The butler pursed his lips into a wrinkled circle
and then sucked his cheeks into his mouth.

"Fine. But-"

"Thank you. I knew you'd be reasonable. And I'm
sorry I snapped at you. But this is something I have to do. I realized I've
been thinking about her for a lot longer than just the last two days, and it
has me in a very strange state of mind."

"There's so much to do, sir that I don't want you
to sit around and fret over this. Something must be done to get this ridiculous
notion out of your head."

Preston stopped paying attention immediately after
Gadsen said he'd set up the meeting. Thinking about it, he wasn't sure why he
didn't just do it himself, but maybe, he thought, there was something about
what Gadsen said, or maybe it was something he himself said. He hadn't ever had
any control over his life. Not really.

"Good, well, thank you again." He stood up. When
Preston was standing, Gadsen looked very small, almost frail. It was especially
apparent when the young Webb looked down on him, which almost never happened.
The old man's shoulders slumped inward so sharply that he seemed to be
developing something of a hump in his back, but when he stood, he consciously
pushed them backwards and his chest out.

As he looked at the old man who raised him a
prisoner in his own house, sweat beaded up on Preston's temples. He blinked
once, then again, and wanted to take back everything he'd said.

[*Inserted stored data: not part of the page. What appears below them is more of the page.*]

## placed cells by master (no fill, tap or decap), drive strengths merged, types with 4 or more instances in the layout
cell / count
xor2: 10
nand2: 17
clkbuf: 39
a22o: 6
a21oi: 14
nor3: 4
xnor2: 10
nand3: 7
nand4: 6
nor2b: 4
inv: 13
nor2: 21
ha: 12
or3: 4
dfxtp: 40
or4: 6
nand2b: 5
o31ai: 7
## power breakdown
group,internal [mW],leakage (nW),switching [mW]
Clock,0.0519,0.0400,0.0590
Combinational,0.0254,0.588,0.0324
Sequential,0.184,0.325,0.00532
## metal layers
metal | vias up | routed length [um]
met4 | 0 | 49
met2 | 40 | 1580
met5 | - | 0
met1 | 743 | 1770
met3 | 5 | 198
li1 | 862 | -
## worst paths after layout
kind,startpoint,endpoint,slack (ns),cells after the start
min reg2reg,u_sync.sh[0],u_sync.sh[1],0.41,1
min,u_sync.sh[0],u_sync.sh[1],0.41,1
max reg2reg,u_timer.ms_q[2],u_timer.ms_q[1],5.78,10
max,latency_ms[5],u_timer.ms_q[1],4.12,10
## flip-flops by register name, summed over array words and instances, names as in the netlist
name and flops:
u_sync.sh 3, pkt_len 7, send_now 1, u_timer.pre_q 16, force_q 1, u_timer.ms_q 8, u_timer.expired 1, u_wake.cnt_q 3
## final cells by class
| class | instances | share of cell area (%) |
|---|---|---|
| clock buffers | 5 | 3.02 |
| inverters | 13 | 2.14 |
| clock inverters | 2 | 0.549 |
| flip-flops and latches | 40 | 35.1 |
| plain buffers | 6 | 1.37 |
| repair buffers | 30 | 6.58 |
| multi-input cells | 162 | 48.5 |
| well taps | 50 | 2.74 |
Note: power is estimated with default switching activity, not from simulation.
--- src/rtl/rfx_pkg.sv ---
package rfx_pkg;
  localparam int ADDR_W = 3;

  localparam logic [ADDR_W-1:0] A_START  = 3'd0;
  localparam logic [ADDR_W-1:0] A_GEOM   = 3'd1;
  localparam logic [ADDR_W-1:0] A_RDIDX  = 3'd2;
  localparam logic [ADDR_W-1:0] A_POPCNT = 3'd3;
  localparam logic [ADDR_W-1:0] A_FLAG   = 3'd4;
  localparam logic [ADDR_W-1:0] A_MODE   = 3'd5;

  typedef enum logic {
    POP_SINGLE = 1'b0,
    POP_COUNT  = 1'b1
  } pop_mode_e;
endpackage

--- src/rtl/rfx_cfg_regs.sv ---
module rfx_cfg_regs
  import rfx_pkg::*;
#(
  parameter int IDX_W   = 10,
  parameter int DEPTH_W = 8,
  parameter int SIZE_W  = 7,
  parameter int DATA_W  = 16
) (
  input  logic               clk,
  input  logic               rst,
  input  logic               cfg_state_i,
  input  logic               wr_i,
  input  logic [ADDR_W-1:0]  addr_i,
  input  logic [DATA_W-1:0]  wdata_i,
  output logic [IDX_W-1:0]   start_o,
  output logic [DEPTH_W-1:0] depth_o,
  output logic [SIZE_W-1:0]  size_o,
  output pop_mode_e          mode_o,
  output logic               reload_o,
  output logic [IDX_W-1:0]   load_idx_o
);
  localparam int DEPTH_LSB = DATA_W / 2;

  logic wr_ok, wr_start, wr_geom, wr_mode;

  assign wr_ok    = wr_i & cfg_state_i;
  assign wr_start = wr_ok && (addr_i == A_START);
  assign wr_geom  = wr_ok && (addr_i == A_GEOM);
  assign wr_mode  = wr_ok && (addr_i == A_MODE);

  always_ff @(posedge clk) begin
    if (rst) begin
      start_o <= '0;
      depth_o <= '0;
      size_o  <= '0;
      mode_o  <= POP_SINGLE;
    end else begin
      if (wr_start) start_o <= wdata_i[IDX_W-1:0];
      if (wr_geom) begin
        depth_o <= wdata_i[DEPTH_LSB +: DEPTH_W];
        size_o  <= wdata_i[SIZE_W-1:0];
      end
      if (wr_mode) mode_o <= pop_mode_e'(wdata_i[0]);
    end
  end

  assign reload_o   = wr_start | wr_geom;
  assign load_idx_o = wr_start ? wdata_i[IDX_W-1:0] : start_o;
endmodule

--- src/rtl/rfx_pop_ctrl.sv ---
module rfx_pop_ctrl #(
  parameter int DEPTH_W = 8
) (
  input  logic               clk,
  input  logic               rst,
  input  logic               reload_i,
  input  logic               push_i,
  input  logic               pop_req_i,
  input  logic [DEPTH_W-1:0] pop_cnt_i,
  input  logic [DEPTH_W-1:0] depth_i,
  output logic [DEPTH_W-1:0] fill_o,
  output logic [DEPTH_W-1:0] pop_n_o
);
  logic [DEPTH_W-1:0] after_pop;
  logic               push_ok;

  always_comb begin
    pop_n_o = '0;
    if (pop_req_i) pop_n_o = (pop_cnt_i > fill_o) ? fill_o : pop_cnt_i;
    after_pop = fill_o - pop_n_o;
    push_ok   = push_i && (after_pop < depth_i);
  end

  always_ff @(posedge clk) begin
    if (rst || reload_i) fill_o <= '0;
    else                 fill_o <= after_pop + DEPTH_W'(push_ok);
  end
endmodule

--- src/rtl/rfx_idx_adv.sv ---
module rfx_idx_adv #(
  parameter int IDX_W   = 10,
  parameter int DEPTH_W = 8
) (
  input  logic               clk,
  input  logic               rst,
  input  logic               reload_i,
  input  logic [IDX_W-1:0]   load_idx_i,
  input  logic [IDX_W-1:0]   start_i,
  input  logic [DEPTH_W-1:0] depth_i,
  input  logic [DEPTH_W-1:0] step_i,
  output logic [IDX_W-1:0]   idx_o
);
  localparam int SUM_W = IDX_W + 1;

  logic [IDX_W-1:0] offset;
  logic [SUM_W-1:0] sum, depth_x, wrapped;

  always_comb begin
    offset  = idx_o - start_i;
    depth_x = SUM_W'(depth_i);
    sum     = {1'b0, offset} + SUM_W'(step_i);
    wrapped = (sum >= depth_x) ? (sum - depth_x) : sum;
  end

  always_ff @(posedge clk) begin
    if (rst)                              idx_o <= '0;
    else if (reload_i)                    idx_o <= load_idx_i;
    else if (step_i != '0 && depth_i != '0) idx_o <= start_i + wrapped[IDX_W-1:0];
  end
endmodule

--- src/rtl/rxq_rdidx_tracker.sv ---
module rxq_rdidx_tracker
  import rfx_pkg::*;
#(
  parameter int IDX_W   = 10,
  parameter int DEPTH_W = 8,
  parameter int SIZE_W  = 7,
  parameter int DATA_W  = 16
) (
  input  logic              clk,
  input  logic              rst,
  input  logic              cfg_state_i,
  input  logic              reg_wr_i,
  input  logic [2:0]        reg_addr_i,
  input  logic [DATA_W-1:0] reg_wdata_i,
  output logic [DATA_W-1:0] reg_rdata_o,
  input  logic              push_i,
  output logic [DATA_W-1:0] rd_idx_o
);
  localparam int DEPTH_LSB = DATA_W / 2;

  logic [IDX_W-1:0]   start_q, load_idx, idx_q;
  logic [DEPTH_W-1:0] depth_q, fill_q, pop_cnt, pop_n;
  logic [SIZE_W-1:0]  size_q;
  pop_mode_e          mode_q;
  logic               reload, pop_req;
  logic [DATA_W-1:0]  rd_mux;

  rfx_cfg_regs #(.IDX_W(IDX_W), .DEPTH_W(DEPTH_W), .SIZE_W(SIZE_W), .DATA_W(DATA_W)) u_cfg (
    .clk(clk), .rst(rst), .cfg_state_i(cfg_state_i), .wr_i(reg_wr_i),
    .addr_i(reg_addr_i), .wdata_i(reg_wdata_i), .start_o(start_q),
    .depth_o(depth_q), .size_o(size_q), .mode_o(mode_q),
    .reload_o(reload), .load_idx_o(load_idx)
  );

  always_comb begin
    pop_req = 1'b0;
    pop_cnt = '0;
    if (reg_wr_i) begin
      if (mode_q == POP_SINGLE && reg_addr_i == A_FLAG && reg_wdata_i[0]) begin
        pop_req = 1'b1;
        pop_cnt = DEPTH_W'(1);
      end else if (mode_q == POP_COUNT && reg_addr_i == A_POPCNT) begin
        pop_req = 1'b1;
        pop_cnt = reg_wdata_i[DEPTH_W-1:0];
      end
    end
  end

  rfx_pop_ctrl #(.DEPTH_W(DEPTH_W)) u_pop (
    .clk(clk), .rst(rst), .reload_i(reload), .push_i(push_i),
    .pop_req_i(pop_req), .pop_cnt_i(pop_cnt), .depth_i(depth_q),
    .fill_o(fill_q), .pop_n_o(pop_n)
  );

  rfx_idx_adv #(.IDX_W(IDX_W), .DEPTH_W(DEPTH_W)) u_idx (
    .clk(clk), .rst(rst), .reload_i(reload), .load_idx_i(load_idx),
    .start_i(start_q), .depth_i(depth_q), .step_i(pop_n), .idx_o(idx_q)
  );

  always_comb begin
    case (reg_addr_i)
      A_START:  rd_mux = DATA_W'(start_q);
      A_GEOM:   rd_mux = (DATA_W'(depth_q) << DEPTH_LSB) | DATA_W'(size_q);
      A_RDIDX:  rd_mux = DATA_W'(idx_q);
      A_POPCNT: rd_mux = DATA_W'(fill_q);
      A_MODE:   rd_mux = DATA_W'(mode_q == POP_COUNT);
      default:  rd_mux = '0;
    endcase
  end

  always_ff @(posedge clk) begin
    if (rst) reg_rdata_o <= '0;
    else     reg_rdata_o <= rd_mux;
  end

  assign rd_idx_o = DATA_W'(idx_q);
endmodule

--- config.mk ---
export PLATFORM = sky130hd
export DESIGN_NAME = rxq_rdidx_tracker
export DESIGN_NICKNAME = d
export VERILOG_FILES = /design/src/rtl/rfx_pkg.sv /design/src/rtl/rfx_cfg_regs.sv /design/src/rtl/rfx_pop_ctrl.sv /design/src/rtl/rfx_idx_adv.sv /design/src/rtl/rxq_rdidx_tracker.sv
export SDC_FILE = /design/constraint.sdc
export NUM_CORES = 1
export LEC_CHECK = 0
export BUFFER_PORTS_ARGS = -buffer_cell sky130_fd_sc_hd__buf_2
export CAP_MARGIN = 20
export CORE_MARGIN = 2
export CORE_UTILIZATION = 65
export DETAILED_ROUTE_END_ITERATION = 10
export GPL_TIMING_DRIVEN = 0
export PLACE_DENSITY = 0.95
export SETUP_SLACK_MARGIN = 0.05
export SLEW_MARGIN = 20
export SYNTH_ARGS = -nofsm -noshare
export SYNTH_HDL_FRONTEND = slang
export SYNTH_HIERARCHICAL = 1
export SYNTH_SLANG_ARGS = --single-unit
--- constraint.sdc ---
create_clock -name clk -period 19.7 [get_ports clk]
set_clock_uncertainty 0.15 [all_clocks]
set_input_delay 1.97 -clock clk [delete_from_list [all_inputs] [get_ports clk]]
set_output_delay 1.97 -clock clk [all_outputs]
set_load 0.01 [all_outputs]
Word-level counts from Yosys, hierarchy flattened

Cells that the tools add are included.

Output and inout port bits: 32
Register bits: 60
Logic and storage cells: 51
Input bits: 24
Memories: 0
Bits in writable memories: 0
Bits in read-only memories: 0
Bits in latches: 0

Muxes and demuxes: 13
Multiply operators: 0
Add/sub/neg operators: 6
$lt $le $gt $ge: 3
Bitwise operators: 4
Shift operators: 0
Reductions and logical operators: 13
Divide/modulo/power cells: 0
Equality and inequality tests: 5

Operators with widths:

| cell                                                | count |
|---|---|
| one-hot mux 16 bit (5 select lines)                 | 1 |
| 2-to-1 mux 10 bit                                   | 4 |
| 2-to-1 mux 8 bit                                    | 5 |
| bitwise OR 16 x 7 -> 16 bit                         | 1 |
| nonzero test 8 bit                                  | 2 |
| adder 10 x 8 -> 11 bit                              | 1 |
| greater-or-equal comparator 11 x 8 -> 1 bit         | 1 |
| adder 10 bit                                        | 1 |
| subtractor 10 bit                                   | 1 |
| subtractor 10 x 8 -> 10 bit                         | 1 |
| adder 8 x 1 -> 8 bit                                | 1 |
| greater-than comparator 8 bit                       | 1 |
| logical AND 1 bit                                   | 8 |
| less-than comparator 8 bit                          | 1 |
| subtractor 8 bit                                    | 1 |
| equality test 3 x 2 -> 1 bit, second input constant | 2 |
| equality test 3 bit, second input constant          | 2 |
| equality test 3 x 1 -> 1 bit, second input constant | 1 |
| logical NOT 3 bit                                   | 1 |
| 2-to-1 mux 1 bit                                    | 3 |
| nonzero test 2 bit                                  | 1 |
| AND 1 bit                                           | 1 |
| logical OR 1 bit                                    | 1 |
| inverter 1 bit                                      | 1 |
| bitwise OR 1 bit                                    | 1 |

Depth between registers and ports, before layout

Gate-level depths: netlist of run 1.

Depth after elaboration: 14
Depth in mapped cells: 44
Mapped depth without buffers: 39

Hierarchy

The synthesis of run 1 kept the hierarchy.

By module, submodules not included:

| module            | times used | sequential area each (sq um) | area each (sq um) | cells an instance |
|---|---|---|---|---|
| rfx_idx_adv       | 1          | 200.2                        | 2,183.3           | 290 |
| rfx_cfg_regs      | 1          | 520.5                        | 1,278.7           | 121 |
| rfx_pop_ctrl      | 1          | 160.2                        | 1,167.4           | 155 |
| rxq_rdidx_tracker | 1          | 320.3                        | 882.1             | 90 |

Worst setup path before layout of run 1

No wires, ideal clock.

Path type: input -> register
Start point: in reg_addr_i[1]
End point: reg u_idx.idx_o[9]
Library setup time: 130 ps
Required time: 19,420 ps
Arrival time: 8,658 ps
Setup slack: 10,761 ps
Cell stages on the path: 38
Buffers on the path: 5
Path through: buf_4 and4b_1 buf_2 and3_1 ha_1 nor2b_1 o211ai_1 a21oi_1 o22ai_2 buf_2 nand2_1 o21ai_1 and2_1 ha_1 inv_1 fa_1 inv_1 ha_1 (+2 left out) a21boi_1 o31a_1 o31a_1 nor2_1 or4b_1 buf_4 buf_6 a21oi_1 ha_1 a21o_1 a21oi_1 nand2b_1 a21boi_1 o41a_1 a31oi_1 xnor3_1 xnor2_1 o22ai_1

Cells in the longest elaborated chain, start to end: 14
Elaborated cells on any way between the ends: 30
Classes of those cells: 3 x add/sub; 2 x order compare; 3 x eq/ne; 12 x mux; 1 x bitwise; 9 x reduce/logical

Ends and longest elaborated chain:

| item                                                                                              | line                                             | source |
|---|---|---|
| from (decl)                                                                                       | rxq_rdidx_tracker.sv:13                          | `input logic [2:0] reg_addr_i,` |
| equality test 3 x 2 -> 1 bit / equality test 3 bit (equally long branches)                        | rxq_rdidx_tracker.sv:42, rxq_rdidx_tracker.sv:39 |  |
| logical AND 1 bit, on equally long branches                                                       | rxq_rdidx_tracker.sv:42, rxq_rdidx_tracker.sv:39 |  |
| 2-to-1 mux 8 bit / logical AND 1 bit (equally long branches)                                      | rxq_rdidx_tracker.sv:42, rxq_rdidx_tracker.sv:39 |  |
| 2-to-1 mux 8 bit *                                                                                | rxq_rdidx_tracker.sv:39                          | `if (mode_q == POP_SINGLE && reg_addr_i == A_FLAG && reg_wdata_i[0]) begin` |
| 2-to-1 mux 8 bit *                                                                                | rxq_rdidx_tracker.sv:38                          | `if (reg_wr_i) begin` |
| net pop_cnt[1]                                                                                    | rxq_rdidx_tracker.sv:22                          | `logic [DEPTH_W-1:0] depth_q, fill_q, pop_cnt, pop_n;` |
| greater-than comparator 8 bit *                                                                   | rfx_pop_ctrl.sv:19                               | `if (pop_req_i) pop_n_o = (pop_cnt_i > fill_o) ? fill_o : pop_cnt_i;` |
| 2-to-1 mux 8 bit * (2 in series)                                                                  | rfx_pop_ctrl.sv:19                               |  |
| net pop_n[0]                                                                                      | rxq_rdidx_tracker.sv:22                          |  |
| adder 10 x 8 -> 11 bit                                                                            | rfx_idx_adv.sv:22                                | `sum = {1'b0, offset} + SUM_W'(step_i);` |
| subtractor 10 x 8 -> 10 bit / greater-or-equal comparator 11 x 8 -> 1 bit (equally long branches) | rfx_idx_adv.sv:23                                | `wrapped = (sum >= depth_x) ? (sum - depth_x) : sum;` |
| 2-to-1 mux 10 bit                                                                                 | rfx_idx_adv.sv:23                                |  |
| adder 10 bit                                                                                      | rfx_idx_adv.sv:29                                | `else if (step_i != '0 && depth_i != '0) idx_o <= start_i + wrapped[IDX_W-1:0];` |
| 2-to-1 mux 10 bit                                                                                 | rfx_idx_adv.sv:29                                |  |
| 2-to-1 mux 10 bit                                                                                 | rfx_idx_adv.sv:28                                | `else if (reload_i) idx_o <= load_idx_i;` |
| to (signal assigned)                                                                              | rfx_idx_adv.sv:28                                |  |
| to (signal assigned)                                                                              | rfx_idx_adv.sv:29                                |  |
| to (decl)                                                                                         | rfx_idx_adv.sv:12                                | `output logic [IDX_W-1:0] idx_o` |

The timed path passes the listed nets; every way through them passes the cells marked *. The select of a mux whose other input is x is not followed.
A chain may end at the register's enable or synchronous reset.

Worst setup path after layout of run 1

Start point: in reg_addr_i[1]
End point: reg u_idx.idx_o[9]

Cells in the longest elaborated chain, start to end: 14
Elaborated cells on any way between the ends: 30
Classes of those cells: 3 x add/sub; 2 x order compare; 3 x eq/ne; 12 x mux; 1 x bitwise; 9 x reduce/logical

Ends and longest elaborated chain:

| item                                                                                              | line |
|---|---|
| equality test 3 x 2 -> 1 bit / equality test 3 bit (equally long branches)                        | rxq_rdidx_tracker.sv:42, rxq_rdidx_tracker.sv:39 |
| logical AND 1 bit, on equally long branches                                                       | rxq_rdidx_tracker.sv:42, rxq_rdidx_tracker.sv:39 |
| 2-to-1 mux 8 bit / logical AND 1 bit (equally long branches)                                      | rxq_rdidx_tracker.sv:42, rxq_rdidx_tracker.sv:39 |
| 2-to-1 mux 8 bit *                                                                                | rxq_rdidx_tracker.sv:39 |
| 2-to-1 mux 8 bit *                                                                                | rxq_rdidx_tracker.sv:38 |
| net pop_cnt[0]                                                                                    | rxq_rdidx_tracker.sv:22 |
| greater-than comparator 8 bit                                                                     | rfx_pop_ctrl.sv:19 |
| 2-to-1 mux 8 bit * (2 in series)                                                                  | rfx_pop_ctrl.sv:19 |
| net pop_n[0]                                                                                      | rxq_rdidx_tracker.sv:22 |
| adder 10 x 8 -> 11 bit                                                                            | rfx_idx_adv.sv:22 |
| subtractor 10 x 8 -> 10 bit / greater-or-equal comparator 11 x 8 -> 1 bit (equally long branches) | rfx_idx_adv.sv:23 |
| 2-to-1 mux 10 bit                                                                                 | rfx_idx_adv.sv:23 |
| adder 10 bit                                                                                      | rfx_idx_adv.sv:29 |
| 2-to-1 mux 10 bit                                                                                 | rfx_idx_adv.sv:29 |
| 2-to-1 mux 10 bit                                                                                 | rfx_idx_adv.sv:28 |

Marks and branches as above.

==> results.py, run 1 <==
metrics = {
    "grt": {
        "grt_max_degree": 18,
        "grt-ovfl-total": 0,
        "antenna_found_initial": 0,
        "grt_pass1_vias": 4999,
        "grt_first_pass_wirelength_um": 24400,
        "grt.total_usage_pct": 34.6,
    },
    "setup_path": {
        "startpoint_type": "primary input",
        "crit_required_ns": 19.77,
        "crit_buf_inv": 8,
        "crit_family": "compound AO/OA/AOI/OAI gates",
        "cp.arrival_ns": 9.99,
        "cp-end-kind": "flop",
        "slowest_delay_ns": 0.46,
        "path_common_cell": "ha_1",
        "critPathMaxFanout": 10,
        "slowest_stage": "or4b_1",
        "crit_type": "in2reg",
    },
    "sta": {
        "rsz0062_at_grt": "no",
        "drv_slew": 0,
        "post-route-period-util_pct": 50.4,
        "worst_slew_pin_slew_ns": 0.690,
        "setup_ws_ns": 9.78,
        "hold_violations": 0,
        "finalSetupViolCount": 0,
        "maxSlewHeadroom_pct": 53.9,
        "fin_crit_ns": 9.92,
        "fin_setup_tns_ns": 0,
        "fmax_ghz": 0.101,
    },
    "power": {
        "pwr-share-seq_pct": 27.3,
        "internal-power_mw": 0.297,
        "p_sw_mw": 0.205,
        "p_leak_nw": 2.82,
        "switching_share_pct": 40.8,
        "power_frac_clock_pct": 22.1,
        "combPwrFrac_pct": 50.6,
        "vdd.ir_drop.worst_v": 0.0000729,
        "p_per_area_mw_per_mm2": 82.3,
    },
    "yosys": {
        "yosys_warnings": 6,
        "async_flop_share_pct": 0,
        "syn_avg_cell_area_sq_um": 8.40,
        "syn_inst": 656,
        "synth-edff-count": 0,
        "syn-cell-area_sq_mm": 0.00551,
        "ys.flop_type": "dfxtp_1",
        "ys_ff_latch": 60,
        "yosysSeqAreaShare_pct": 21.8,
        "yosys.cell_types.count": 73,
    },
    "floorplan": {
        "die_x_um": 96.1,
        "die-area_sq_mm": 0.00923,
        "core-area_sq_mm": 0.00822,
        "num_rows": 33,
        "start_util_pct": 67.1,
        "ios": 56,
        "die_height_um": 96.1,
    },
    "clocking": {
        "cts_tree": "done",
        "clkSinkCount": 60,
        "postCtsSetupBuffers": 0,
        "numCtsBuffers": 9,
        "cts_root_buf": "clkbuf_8",
        "htreeDepth": 3,
        "clock_path_buffers": 2,
        "path_clk_slew_ns": 0.07,
        "cts_resized": 0,
        "insertion_delay_ns": 0.35,
        "cts_hold_buf": 0,
    },
    "detailed_routing": {
        "drc": 1,
        "wl_per_cell_um": 18.8,
        "viasPerCell": 6.26,
        "firstDrtPassIters": 8,
        "vias": 5204,
        "ant_nets": 0,
        "drt_iter0_drc": 488,
        "wl_um": 15600,
    },
    "final_layout": {
        "area_growth_pct": 10.7,
        "drive_above_1_share_pct": 16.3,
        "mostFrequentLayoutCells": "dfxtp_1, ha_1, inv_1",
        "n_antenna_cell": 0,
        "fill_cells": 574,
        "final_nets": 810,
    },
    "outcome": {
        "violations": "design-rule violations",
        "status": "complete, but fails checks",
    },
    "placed_design": {
        "pre_cts_slack_ns": 9.71,
        "gp_congestion": 0.952,
        "portBuffers": 49,
        "dp_hpwl_um": 12100,
    },
    "hold_path": {
        "hp-class": "reg2reg",
    },
    "run": {
        "drv_cap": 0,
    },
}
worst min-delay path, delay by kind of cell (launching register included):
kind | cells | cell delay [ns]
muxes | 1 | 0.06
and+or+nand+nor | 1 | 0.07
DFF | 1 | 0.31
cell usage after synthesis, drive strengths merged (3+ instances only):
cell      n  area share, %
a21o      8            1.1
fa        5            1.8
and2     19            2.2
nand2    21            1.4
a21oi    41            3.9
clkbuf   11           0.75
ha       60             14
a31oi     3           0.34
nand2b   50            5.8
o21ai    27            2.5
nor2     55            3.7
and3     11            1.2
nand4b    6           0.95
o22ai     6           0.79
mux2i    33            6.0
a211oi    4           0.54
o31a      4           0.64
o211ai    3           0.41
a21boi    4           0.54
inv      58            4.0
or2       5           0.57
dfxtp    60             22
o21a      8            1.1
xnor2    22            3.5
mux2     17            3.9
nand4     5           0.57
nand3     6           0.54
xor2     13            2.1
buf      18            2.8
or3       4           0.45
nor3     14            1.5
nor4      4           0.45
nor2b    21            2.5
a2bb2oi   3           0.59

Guilt raged inside him, like it often did when he
lashed out, and he sucked a deep breath into his chest, wishing he had just
kept quiet.

Being quiet is easier, he thought. Just letting
Gadsen do whatever he wanted, that was easier still. With these thoughts
rumbling around his skull, Preston pushed his chair under the table and ran his
hand backward through his hair. He couldn't take his eyes off the old man, no
matter how he wanted to turn around and go outside to his roses.